Hollow TiO2@Co9S8 Core-Branch Arrays as Bifunctional Electrocatalysts for Efficient Oxygen/Hydrogen Production

Designing ever more efficient and cost-effective bifunctional electrocatalysts for oxygen/hydrogen evolution reactions (OER/HER) is greatly vital and challenging. Here, a new type of binder-free hollow TiO2@Co9S8 core-branch arrays is developed as highly active OER and HER electrocatalysts for stable overall water splitting. Hollow core-branch arrays of TiO2@Co9S8 are readily realized by the rational combination of crosslinked Co9S8 nanoflakes on TiO2 core via a facile and powerful sulfurization strategy. Arising from larger active surface area, richer/shorter transfer channels for ions/electrons, and reinforced structural stability, the as-obtained TiO2@Co9S8 core-branch arrays show noticeable exceptional electrocatalytic performance, with low overpotentials of 240 and 139 mV at 10 mA cm(-2) as well as low Tafel slopes of 55 and 65 mV Dec(-1) for OER and HER in alkaline medium, respectively.

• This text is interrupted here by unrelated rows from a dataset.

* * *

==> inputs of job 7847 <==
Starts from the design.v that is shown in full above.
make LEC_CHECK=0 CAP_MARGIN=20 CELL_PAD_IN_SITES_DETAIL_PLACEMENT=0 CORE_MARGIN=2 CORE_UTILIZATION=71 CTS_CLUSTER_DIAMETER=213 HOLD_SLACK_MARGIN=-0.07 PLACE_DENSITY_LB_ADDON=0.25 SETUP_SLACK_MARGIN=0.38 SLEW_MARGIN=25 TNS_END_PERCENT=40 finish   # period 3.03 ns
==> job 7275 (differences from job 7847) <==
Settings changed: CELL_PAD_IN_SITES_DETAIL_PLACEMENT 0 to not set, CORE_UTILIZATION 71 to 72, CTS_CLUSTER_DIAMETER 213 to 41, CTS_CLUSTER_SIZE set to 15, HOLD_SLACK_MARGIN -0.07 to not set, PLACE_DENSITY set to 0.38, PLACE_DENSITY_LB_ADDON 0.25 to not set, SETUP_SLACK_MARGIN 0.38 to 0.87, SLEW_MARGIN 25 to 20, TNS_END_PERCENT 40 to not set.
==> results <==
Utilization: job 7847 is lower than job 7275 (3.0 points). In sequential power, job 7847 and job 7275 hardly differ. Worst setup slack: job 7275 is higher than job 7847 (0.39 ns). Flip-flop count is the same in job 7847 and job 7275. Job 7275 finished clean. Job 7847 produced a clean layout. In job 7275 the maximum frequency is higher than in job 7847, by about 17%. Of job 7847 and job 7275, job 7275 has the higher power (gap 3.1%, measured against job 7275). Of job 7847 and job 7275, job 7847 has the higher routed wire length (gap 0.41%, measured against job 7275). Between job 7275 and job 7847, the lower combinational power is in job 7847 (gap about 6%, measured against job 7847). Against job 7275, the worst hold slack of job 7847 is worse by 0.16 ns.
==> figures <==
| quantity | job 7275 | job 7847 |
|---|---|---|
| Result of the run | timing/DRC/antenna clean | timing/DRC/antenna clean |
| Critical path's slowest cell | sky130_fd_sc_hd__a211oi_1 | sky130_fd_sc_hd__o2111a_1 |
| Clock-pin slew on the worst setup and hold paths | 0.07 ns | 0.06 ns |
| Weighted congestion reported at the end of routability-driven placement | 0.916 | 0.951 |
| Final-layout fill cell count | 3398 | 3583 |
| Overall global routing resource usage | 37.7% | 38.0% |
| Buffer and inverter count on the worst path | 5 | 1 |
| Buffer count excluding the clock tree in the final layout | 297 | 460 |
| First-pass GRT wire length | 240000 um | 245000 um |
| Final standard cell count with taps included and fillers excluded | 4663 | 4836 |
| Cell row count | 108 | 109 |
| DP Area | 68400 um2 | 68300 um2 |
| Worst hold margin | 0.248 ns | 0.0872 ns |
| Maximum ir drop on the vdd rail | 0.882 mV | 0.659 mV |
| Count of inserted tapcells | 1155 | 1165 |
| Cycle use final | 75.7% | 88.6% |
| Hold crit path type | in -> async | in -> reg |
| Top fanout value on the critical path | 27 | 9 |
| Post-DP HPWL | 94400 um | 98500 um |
## run A
## ALU_STAGE
module ALU_STAGE (
  input clock_in,
  input [31:0] a_in,
  input [31:0] b_in,
  input [3:0] uop_in,
  output [31:0] result_out
);
Size: roughly 2,400 cells after synthesis, roughly 100 flip-flops, about 13,000 um^2 of cells after synthesis.
clock: 4.0 ns
lec_check: 0
abc_area: 1
cap_margin: 20
cell_pad_in_sites_global_placement: 2
core_margin: 10
core_utilization: 45
cts_cluster_diameter: 365
cts_cluster_size: 98
place_density: 0.39
slew_margin: 20
run.sh (not shown) runs the stock make flow with config.mk's settings and CLKGATE_MAP_FILE=.
Run A terminated abnormally: 3_3_place_gp reported GPL-0301.
The following lists how run B was set up differently from run A:
Settings: a deleted CELL_PAD_IN_SITES_GLOBAL_PLACEMENT that had been 2; a change of CORE_UTILIZATION from 45 to 68; a deleted ABC_AREA that had been 1; a deleted CTS_CLUSTER_DIAMETER that had been 365; a deleted PLACE_DENSITY that had been 0.39; a change of CORE_MARGIN from 10 to 2; a deleted CTS_CLUSTER_SIZE that had been 98; a change of the clock period (ns, I/O delays scaled along) from 4.0 to 3.7.
Findings:
The and-or/or-and share of the synthesized area of run B exceeds that of run A by 20 points.
Measured against each other, run B and run A differ in die area, the lower figure coming from run B.
Compared with run A, in run B synthesized flop and latch total shows no meaningful change, number of placement rows shows a reduction of 25%, sequential-to-total area share from yosys stat shows an increase of 2.7 points.
Taking run A as the reference, in run B netlist area before placement -1800 um^2, synthesized chip area reported by yosys fell by 15%, simple logic cell fraction of the synthesized area shows a reduction of 32 points, starting density of the core +23 points, width of the die went down by about 30%.
| share of synthesized cell area in full adder, half adder and majority cells | higher: run B |
Run B completed; timing, DRC and antenna clean
#### Input delta (run C over run B)
Settings: changing CORE_UTILIZATION from 68 to 69; setting CTS_CLUSTER_SIZE to 37 for the first time; setting CTS_CLUSTER_DIAMETER to 27 for the first time; setting HOLD_SLACK_MARGIN to 0.29 for the first time; changing the clock period (ns, I/O delays scaled along) from 3.7 to 3.12.
Notes after the runs:
Run C completed end to end; final checks failed (setup timing).
Row total power consumption of the routed design: run C higher / run B lower
Summary of run C over run B: number of buffers on the longest clock path ~0 delta, cell count +about 4.4%, die size -1.4%.
### run C -> run D
Settings: CTS_CLUSTER_DIAMETER now 374, was 27; PLACE_DENSITY_LB_ADDON now 0.0, previously not set; CORE_UTILIZATION now 72, was 69; CTS_CLUSTER_SIZE now 100, was 37; HOLD_SLACK_MARGIN no longer set, was 0.29; ABC_AREA now 1, previously not set; the clock period (ns, I/O delays scaled along) now 2.68, was 3.12.
Run D ran in full, but the layout does not pass; the checks complain about setup timing.
For run D, the path class of the lowest-slack min-delay path was in2reg, unlike run C, where it was reg2reg.
Run C ended up with sky130_fd_sc_hd__dfxtp_4 as its master of the slowest instance on the critical path; run D ended up with sky130_fd_sc_hd__nor3_1.
Run D against run C; overall power after layout is up by more than 10%.
Run C → run D: wire length increased by 11,000 um relative to the old numbers; final standard cell area without fillers went up by about 6%; combinational fraction of the cell area rose by 0.54 points; sequential share of layout area lost 0.97 points.

========
ALU_STAGE again, from the RTL that the note above started with.
clock: 2.14 ns
lec_check: 0
abc_area: 1
cap_margin: 35
core_margin: 2
core_utilization: 58
cts_cluster_diameter: 33
cts_cluster_size: 72
hold_slack_margin: 0.3
min_routing_layer: met1
setup_slack_margin: 0.12
slew_margin: 20
tns_end_percent: 45
The first run reached the layout checks and failed them: setup timing.
Then changed:
- ABC_AREA: 1 -> 0
- CELL_PAD_IN_SITES_DETAIL_PLACEMENT: unset -> 2
- CORE_MARGIN: 2 -> 10
- CORE_UTILIZATION: 58 -> 44
- CTS_CLUSTER_DIAMETER: 33 -> unset
- CTS_CLUSTER_SIZE: 72 -> 86
- HOLD_SLACK_MARGIN: 0.3 -> unset
- SETUP_SLACK_MARGIN: 0.12 -> unset
Effect:
- Now the flow never finished: it broke off in 3_5_place_dp, error DPL-0033
- synthesized area went down by 15%
- die size grows by 36%
- synthesized cell count decreases by 39%
Then changed:
- ABC_AREA: 0 -> unset
- CAP_MARGIN: 35 -> 20
- CELL_PAD_IN_SITES_DETAIL_PLACEMENT: 2 -> unset
- CORE_MARGIN: 10 -> 2
- CORE_UTILIZATION: 44 -> 40
- CTS_CLUSTER_SIZE: 86 -> unset
- MIN_ROUTING_LAYER: met1 -> unset
- TNS_END_PERCENT: 45 -> unset
- clock period: 2.14 -> 3.7 ns (I/O delays scaled with it)
Outcome: This time the run ran to the end with no violations. Synthesized area does not change. Die area goes down by roughly a tenth. Synthesized cell count is unchanged.
Then changed:
- ABC_AREA: unset -> 1
- CORE_UTILIZATION: 40 -> 72
- CTS_CLUSTER_DIAMETER: unset -> 353
- CTS_CLUSTER_SIZE: unset -> 100
- clock period: 3.7 -> 1.46 ns (I/O delays scaled with it)
After rerunning: The new run never finished: it broke off in 3_5_place_dp. Die area went down by 34%. Area after synthesis went up by 17%. Synthesized cell count went up by 65%.

========
The RTL this note starts from:
==> flow/design.v <==
module ALU_STAGE (
  input clock_in,
  input [31:0] a_in,
  input [31:0] b_in,
  input [3:0] uop_in,
  output [31:0] result_out
);
reg [31:0] a_q;
reg [31:0] b_q;
reg [3:0] uop_q;
reg [31:0] result_q;
wire [31:0] alu_result;
ALU #(.DATA_WIDTH(32)) alu0 (
  .a_data_in(a_q),
  .b_data_in(b_q),
  .uop_in(uop_q),
  .result_out(alu_result)
);
always @(posedge clock_in) begin
  a_q <= a_in;
  b_q <= b_in;
  uop_q <= uop_in;
  result_q <= alu_result;
end
assign result_out = result_q;
endmodule

module ALU
  #(parameter DATA_WIDTH = 32)(
    input [DATA_WIDTH-1:0]  a_data_in,  
    input [DATA_WIDTH-1:0]  b_data_in,  
    input [3:0]             uop_in,
    output reg [DATA_WIDTH-1:0] result_out
);
always@(*) begin
  case(uop_in)
    4'b0000: result_out = a_data_in + b_data_in;
    4'b0001: result_out = a_data_in - b_data_in;
    4'b0010: result_out = a_data_in|b_data_in;
    4'b0011: result_out = a_data_in&b_data_in;
    4'b0100: result_out = a_data_in^b_data_in;
    4'b1000: result_out = a_data_in;
    4'b1001: result_out = b_data_in;
    4'b1010: result_out = ($signed(a_data_in)<$signed(b_data_in))?32'd1:32'd0;
    4'b1011: result_out = (a_data_in<b_data_in)?32'd1:32'd0;
    4'b1101: result_out = $signed(a_data_in) >>> b_data_in[4:0];
    4'b1110: result_out = a_data_in >> b_data_in[4:0];
    4'b1111: result_out = a_data_in << b_data_in[4:0];
    default: result_out = 32'h00000000;
  endcase
end
endmodule
make LEC_CHECK=0 ABC_AREA=0 CAP_MARGIN=35 CORE_MARGIN=2 CORE_UTILIZATION=65 HOLD_SLACK_MARGIN=0.3 MIN_ROUTING_LAYER=met1 SETUP_SLACK_MARGIN=-0.16 SLEW_MARGIN=20 TNS_END_PERCENT=45 finish   # period 2.14 ns
The baseline died in clock tree synthesis.
Next try:
Settings changed: CORE_UTILIZATION 65 to 61, HOLD_SLACK_MARGIN 0.3 to 0.29, SETUP_SLACK_MARGIN -0.16 to -0.13.
Effect:
- The new run died in clock tree synthesis on DPL-0033
- die area rose by 6.4%
- synthesized area stays the same
- synthesized cell count is unchanged
Next try:
Settings changed: HOLD_SLACK_MARGIN 0.29 to unset, SETUP_SLACK_MARGIN -0.13 to -0.11.
Result: The new run stopped in clock tree synthesis. Area after synthesis does not change. Die area stays the same. Synthesized cell count does not change.
No activity file was given, so power comes from the tool's default toggle rates.
// Cordic
module Cordic(
	input clk, 
	input [12:0] x_0,
	input [12:0] y_0,
	input [12:0] z_0,
	output [12:0] x_N,
	output [12:0] y_N,
	output [12:0] z_N
);
Size: about 26000 um^2 of cells after synthesis.
Settings: LEC_CHECK=0, CAP_MARGIN=25, CELL_PAD_IN_SITES_GLOBAL_PLACEMENT=1, CORE_MARGIN=5, CORE_UTILIZATION=40, CTS_CLUSTER_DIAMETER=107, SLEW_MARGIN=20; clock period 3.2 ns.
run.sh (not shown) runs the stock make flow with config.mk's settings and CLKGATE_MAP_FILE=.
The starting point passed the timing, design-rule and antenna checks.
==> next run, changes <==
- CAP_MARGIN: 25 -> 20
- CELL_PAD_IN_SITES_GLOBAL_PLACEMENT: 1 -> not set
- CORE_MARGIN: 5 -> 2
- CORE_UTILIZATION: 40 -> 56
- CTS_CLUSTER_DIAMETER: 107 -> not set
- CTS_CLUSTER_SIZE: not set -> 39
- SETUP_SLACK_MARGIN: not set -> 0.68
- clock period: 3.2 -> 2.32 ns (I/O delays scaled with it)
With this change the flow finished but fails on negative setup slack.
Non-clock buffer count went up by 789.
Cell count went up by 13%.
Count of clock-buffer cells in the layout went down by 6.
Global-route usage went up by 13 points.

---

The RTL this note starts from:
==> flow/design.v <==
`timescale 1ns / 1ps
module CordicMachine(
	input clk,
	input [12:0] x_0,
	input [12:0] y_0,
	input [12:0] z_0,
	input [31:0] stage,
	output reg [12:0] x_N,
	output reg [12:0] y_N,
	output reg [12:0] z_N
);
	reg [12:0] arctan [12:0];
	initial begin
	arctan[0] = 13'b0101101000000;
	arctan[1] = 13'b0011010100100;
	arctan[2] = 13'b0001110000010;
	arctan[3] = 13'b0000111001000;
	arctan[4] = 13'b0000011100100;
	arctan[5] = 13'b0000001110010;
	arctan[6] = 13'b0000000111001;
	arctan[7] = 13'b0000000011100;
	arctan[8] = 13'b0000000001110;
	arctan[9] = 13'b0000000000111;
	arctan[10] = 13'b0000000000011;
	arctan[11] = 13'b0000000000001;
	arctan[12] = 13'b0000000000000;
	end
	wire signed [12:0] x_s = x_0;
	wire signed [12:0] y_s = y_0;
	wire [12:0] x_sh = x_s >>> stage;
	wire [12:0] y_sh = y_s >>> stage;
	always @(posedge clk) begin
		if (stage != 10) begin
			x_N <= z_0[12] ? x_0 + y_sh : x_0 - y_sh;
			y_N <= z_0[12] ? y_0 - x_sh : y_0 + x_sh;
			z_N <= z_0[12] ? z_0 + arctan[stage] : z_0 - arctan[stage];
		end
	end
endmodule
Design algorithm_top, start of the top module:
module algorithm_top (
  input  logic                 clk,
  input  logic                 rst_n,
  input  logic                 s_valid,
  output logic                 s_ready,
  input  params_pkg::in_t      s_data,
  output logic                 m_valid,
  input  logic                 m_ready,
  output params_pkg::out_t     m_data
);
clock: 4.03 ns
lec_check: 0
abc_area: 1
cap_margin: 15
cell_pad_in_sites_detail_placement: 2
cell_pad_in_sites_global_placement: 2
core_aspect_ratio: 0.92
core_margin: 3
core_utilization: 24
cts_cluster_diameter: 202
gpl_routability_driven: 1
gpl_timing_driven: 0
hold_slack_margin: 0.06
min_routing_layer: met2
slew_margin: 20
tns_end_percent: 70
run.sh (not shown) runs the stock make flow with config.mk's settings and CLKGATE_MAP_FILE=.
The baseline finished but failed the layout checks on negative setup slack.
Edit:
ABC_AREA = default   (was 1)
CAP_MARGIN = 5   (was 15)
CELL_PAD_IN_SITES_DETAIL_PLACEMENT = default   (was 2)
CELL_PAD_IN_SITES_GLOBAL_PLACEMENT = default   (was 2)
CORE_ASPECT_RATIO = default   (was 0.92)
CORE_MARGIN = 2   (was 3)
CORE_UTILIZATION = 72   (was 24)
CTS_CLUSTER_DIAMETER = 91   (was 202)
GPL_ROUTABILITY_DRIVEN = default   (was 1)
GPL_TIMING_DRIVEN = default   (was 0)
HOLD_SLACK_MARGIN = default   (was 0.06)
MIN_ROUTING_LAYER = default   (was met2)
SETUP_SLACK_MARGIN = -0.29   (was default)
TNS_END_PERCENT = default   (was 70)
clock period = 4.16 ns   (was 4.03 ns; I/O delays follow)
The changed run reached the layout checks and failed them: negative setup slack.
Fmax drops by about 13%.
Synthesized cell count falls by about 33%.
Register-to-register slack is worse by 550 ps.
Global-route usage rose by 11 points.
Non-clock buffer count increases by 393.
Wire length shrinks by about 35%.
Edit:
CAP_MARGIN = 20   (was 5)
CTS_CLUSTER_DIAMETER = 53   (was 91)
SETUP_SLACK_MARGIN = 1.15   (was -0.29)
clock period = 4.64 ns   (was 4.16 ns; I/O delays follow)
Result: The changed run ran to the end with violations: negative setup slack; global-route usage goes down by 1.3 points; core utilization goes down by 1.4 points; design area goes down by 1.6%; setup slack gains 540 ps; clock skew goes down by 31 ps.
Edit:
CORE_UTILIZATION = 40   (was 72)
CTS_CLUSTER_DIAMETER = default   (was 53)
SETUP_SLACK_MARGIN = default   (was 1.15)
clock period = 5.56 ns   (was 4.64 ns; I/O delays follow)
Effect:
- This time the run passed the timing, design-rule and antenna checks
- worst hold slack gains 44 ps
- clock-buffer cell count rises by 5
- clock skew rises by 13 ps
- cell area falls by 7.1%
- via count falls by 10%
Edit:
CORE_UTILIZATION = 64   (was 40)
clock period = 4.87 ns   (was 5.56 ns; I/O delays follow)
Result:
- Now the flow finished but failed the layout checks on negative setup slack
- routed wire length grows by 3.3%
- setup slack loses 370 ps
- design area grows by 1.9%
- sequential share of layout area shrinks by 0.47 points
- via count grows by 2.9%
- worst hold slack loses 55 ps
- utilization grows by 28 points

* * *

algorithm_top again, from the RTL that the note above started with.
Settings: LEC_CHECK=0, CAP_MARGIN=20, CORE_MARGIN=2, CORE_UTILIZATION=65, SLEW_MARGIN=20; clock period 4.01 ns.
The starting point finished but failed the layout checks on setup timing.
Then changed:
CORE_UTILIZATION = 30   (was 65)
clock period = 5.56 ns   (was 4.01 ns; I/O delays follow)
After rerunning: Now the flow completed with no timing, DRC or antenna violations. Wire length goes down by 11%. Final cell count goes up by 10%. Setup slack improved by 1200 ps. Die size goes up by 120%. Utilization goes down by 46 points. Clock-buffer cell count goes down by 11. Cell area goes down by 8.7%.
Then changed:
CAP_MARGIN = 10   (was 20)
CORE_UTILIZATION = 72   (was 30)
CTS_CLUSTER_DIAMETER = 340   (was default)
PLACE_DENSITY = 0.64   (was default)
clock period = 4.88 ns   (was 5.56 ns; I/O delays follow)
=>
- This time the run finished but failed the layout checks on setup timing
- global-route usage climbs by 19 points
- count of clock-buffer cells in the layout goes down by 1
- core utilization rose by 47 points
Then changed:
CAP_MARGIN = 20   (was 10)
CORE_MARGIN = 8   (was 2)
CORE_UTILIZATION = 40   (was 72)
CTS_CLUSTER_DIAMETER = default   (was 340)
PLACE_DENSITY = default   (was 0.64)
PLACE_DENSITY_LB_ADDON = 0.19   (was default)
clock period = 6.0 ns   (was 4.88 ns; I/O delays follow)
The changed run went through all stages and came out clean.
Global-route usage is lower by 16 points.
Cell count rises by roughly a tenth.
Routed wire length falls slightly.
Setup slack gets better by 670 ps.
Area after synthesis does not change.
Clock-buffer cell count came out higher by 25.
Worst hold slack stays flat.
Core utilization went down by 36 points.
Cell area shrinks slightly.
Then changed:
ABC_AREA = 1   (was default)
CAP_MARGIN = 35   (was 20)
CORE_ASPECT_RATIO = 0.92   (was default)
CORE_MARGIN = 7   (was 8)
CTS_CLUSTER_DIAMETER = 346   (was default)
MIN_ROUTING_LAYER = met2   (was default)
PLACE_DENSITY_LB_ADDON = default   (was 0.19)
Outcome: The changed run passed the timing, design-rule and antenna checks. Wire length rises by 39%. Global-route usage rises by 13 points. Cell count rises by 41%. Clock-buffer cell count falls by 13. Core utilization falls by 0.32 points. Synthesized area rises by about 14%. Design area rises by about 13%. Die area rises by 13%.
Then changed:
ABC_AREA = 0   (was 1)
CELL_PAD_IN_SITES_DETAIL_PLACEMENT = 2   (was default)
CORE_MARGIN = 3   (was 7)
CORE_UTILIZATION = 24   (was 40)
GPL_ROUTABILITY_DRIVEN = 0   (was default)
GPL_TIMING_DRIVEN = 0   (was default)
HOLD_SLACK_MARGIN = -0.09   (was default)
clock period = 4.03 ns   (was 6.0 ns; I/O delays follow)
=>
- The changed run stopped in global routing on GRT-0232
- synthesized area shrinks by 13%
- die area went up by 40%
- synthesized cell count fell by 33%

* * *

fjord:
Starting RTL as in the previous note.
clock: 4.86 ns
lec_check: 0
cap_margin: 20
core_margin: 2
core_utilization: 72
cts_cluster_diameter: 98
place_density_lb_addon: 0.01
setup_slack_margin: 1.38
slew_margin: 20
fjord: complete, dirty (setup timing)
diff inputs: fjord => yarrow
- changing CAP_MARGIN from 20 to 40
- changing SETUP_SLACK_MARGIN from 1.38 to 0.22
- changing PLACE_DENSITY_LB_ADDON from 0.01 to 0.0
- setting CTS_CLUSTER_SIZE to 15 for the first time
- changing CTS_CLUSTER_DIAMETER from 98 to 320
- changing the clock period (ns, I/O delays scaled along) from 4.86 to 1.57
Results
yarrow failed in global routing (5_1_grt) with GRT-0116. Per the comparison of yarrow with fjord, post-detailed-placement cell area +21%, number of post-CTS setup repair buffers -65, total clock buffers created by CTS -about 30%, count of placed standard cells including taps +1,818.
Here is what was changed in the inputs of nickel compared with yarrow.
- CORE_UTILIZATION: 72 -> 40
- CTS_CLUSTER_SIZE: 15 -> unset
- CTS_CLUSTER_DIAMETER: 320 -> unset
- CAP_MARGIN: 40 -> 20
- SETUP_SLACK_MARGIN: 0.22 -> unset
- PLACE_DENSITY_LB_ADDON: 0.0 -> unset
- the clock period (ns, I/O delays scaled along): 1.57 -> 6.0
### Flow results
- nickel | status: complete | timing, DRC, antenna: pass
- What nickel reported for die area has to be multiplied by 0.56 to get the figure for yarrow.
- Compared with yarrow, nickel shows a area of the placeable core that is about 80% higher.
- The area of the synthesized netlist per yosys stat of yarrow and that of nickel are within noise of each other.
- [compare] base=yarrow new=nickel: buffer count from post-CTS setup fixing lower, post-placement cell area lower.
Edits applied to the flow inputs when going from nickel to lagoon:
- changing CORE_UTILIZATION from 40 to 18
- changing the clock period (ns, I/O delays scaled along) from 6.0 to 7.72
--- outcome ---
- lagoon: no failed stages, no open violations at the end
- Final setup skew: nickel and lagoon compared, lower one is lagoon
- Changes observed in lagoon relative to nickel: number of vias per cell lost 24%, final non-filler cell total saw an increase.
- Compared with nickel, in lagoon multi-input logic cell count held, inserted tap cell count went up 3,161, logic gate fraction of the total cell area went down 2.2 points.

* * *

Starting RTL as in the previous note.
export LEC_CHECK = 0
export CAP_MARGIN = 20
export CORE_ASPECT_RATIO = 0.72
export CORE_MARGIN = 2
export CORE_UTILIZATION = 72
export CTS_CLUSTER_DIAMETER = 317
export GPL_ROUTABILITY_DRIVEN = 1
export SETUP_SLACK_MARGIN = -0.41
export SLEW_MARGIN = 15
create_clock -name core_clock -period 4.09 [get_ports {clk}]
The starting point finished but fails on negative setup slack.
Next try:
Settings changed: SETUP_SLACK_MARGIN -0.41 to 1.28.
Clock period 4.09 ns to 4.98 ns, I/O delays scaled along.
The new run produced a layout that fails on negative setup slack.
Worst setup slack gains 0.87 ns.
Maximum frequency came out lower by 0.38%.
Worst hold slack gets better by 0.12 ns.
Synthesized area stays the same.
Count of clock-buffer cells in the layout is unchanged.
Via count fell by about 3.8%.
Wire length drops by about 3.2%.
Non-clock buffer count came out lower by 427.
Sequential cell count stays the same.
Clock skew drops by 0.0064 ns.
Next try:
Settings changed: ABC_AREA set to 1, CAP_MARGIN 20 to 15, CORE_ASPECT_RATIO 0.72 to 0.65, CORE_UTILIZATION 72 to 68, SETUP_SLACK_MARGIN 1.28 to 1.01, TNS_END_PERCENT set to 5.
Clock period 4.98 ns to 3.53 ns, I/O delays scaled along.
Outcome: The changed run finished with negative setup slack left; core utilization goes down by 2.1 points; wire length goes up by well over a third; worst setup slack got worse by 1.4 ns; register-to-register slack got worse by 1.4 ns; synthesized cell count goes up by well over a third; design area goes up by about a fifth; global-route usage goes up by 6.7 points; non-clock buffer count goes up by 451; synthesized area goes up by about a fifth.

* * *

The RTL this note starts from:
==> flow/design.v <==
package params_pkg;
  parameter int COEFF_WIDTH    = 16;  
  parameter int DATA_WIDTH     = 12;  
  parameter int OUTPUT_WIDTH   = 16;  
  parameter int PIPELINE_DEPTH = 5;   
  parameter int NUM_TAPS       = 16;  
  parameter int INPUT_FRAC     = 11;  
  parameter int COEFF_FRAC     = 14;  
  parameter int OUTPUT_FRAC    = 14;  
  parameter int ACC_WIDTH      = 32;  
  localparam int PROD_WIDTH = DATA_WIDTH + COEFF_WIDTH;  
  localparam int SHIFT_RIGHT = (INPUT_FRAC + COEFF_FRAC) - OUTPUT_FRAC;  
  typedef logic signed [DATA_WIDTH-1:0]    in_t;
  typedef logic signed [COEFF_WIDTH-1:0]  coeff_t;
  typedef logic signed [PROD_WIDTH-1:0]   prod_t;
  typedef logic signed [ACC_WIDTH-1:0]    acc_t;
  typedef logic signed [OUTPUT_WIDTH-1:0] out_t;
  localparam logic [NUM_TAPS*COEFF_WIDTH-1:0] COEFF_ROM = {
    -16'sd28,
    -16'sd1014,
    -16'sd1589,
    -16'sd1638,
    -16'sd1153,
    -16'sd261,
    16'sd790,
    16'sd1710,
    16'sd2177,
    16'sd2110,
    16'sd1594,
    16'sd845,
    16'sd184,
    -16'sd179,
    -16'sd226,
    -16'sd116
  };
endpackage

Impressively, the electrolysis cell based on the TiO2@Co9S8 arrays as both cathode and anode exhibits a remarkably low water splitting voltage of 1.56 V at 10 mA cm(-2) and long-term durability with no decay after 10 d. The versatile fabrication protocol and smart branch-core design provide a new way to construct other advanced metal sulfides for energy conversion and storage.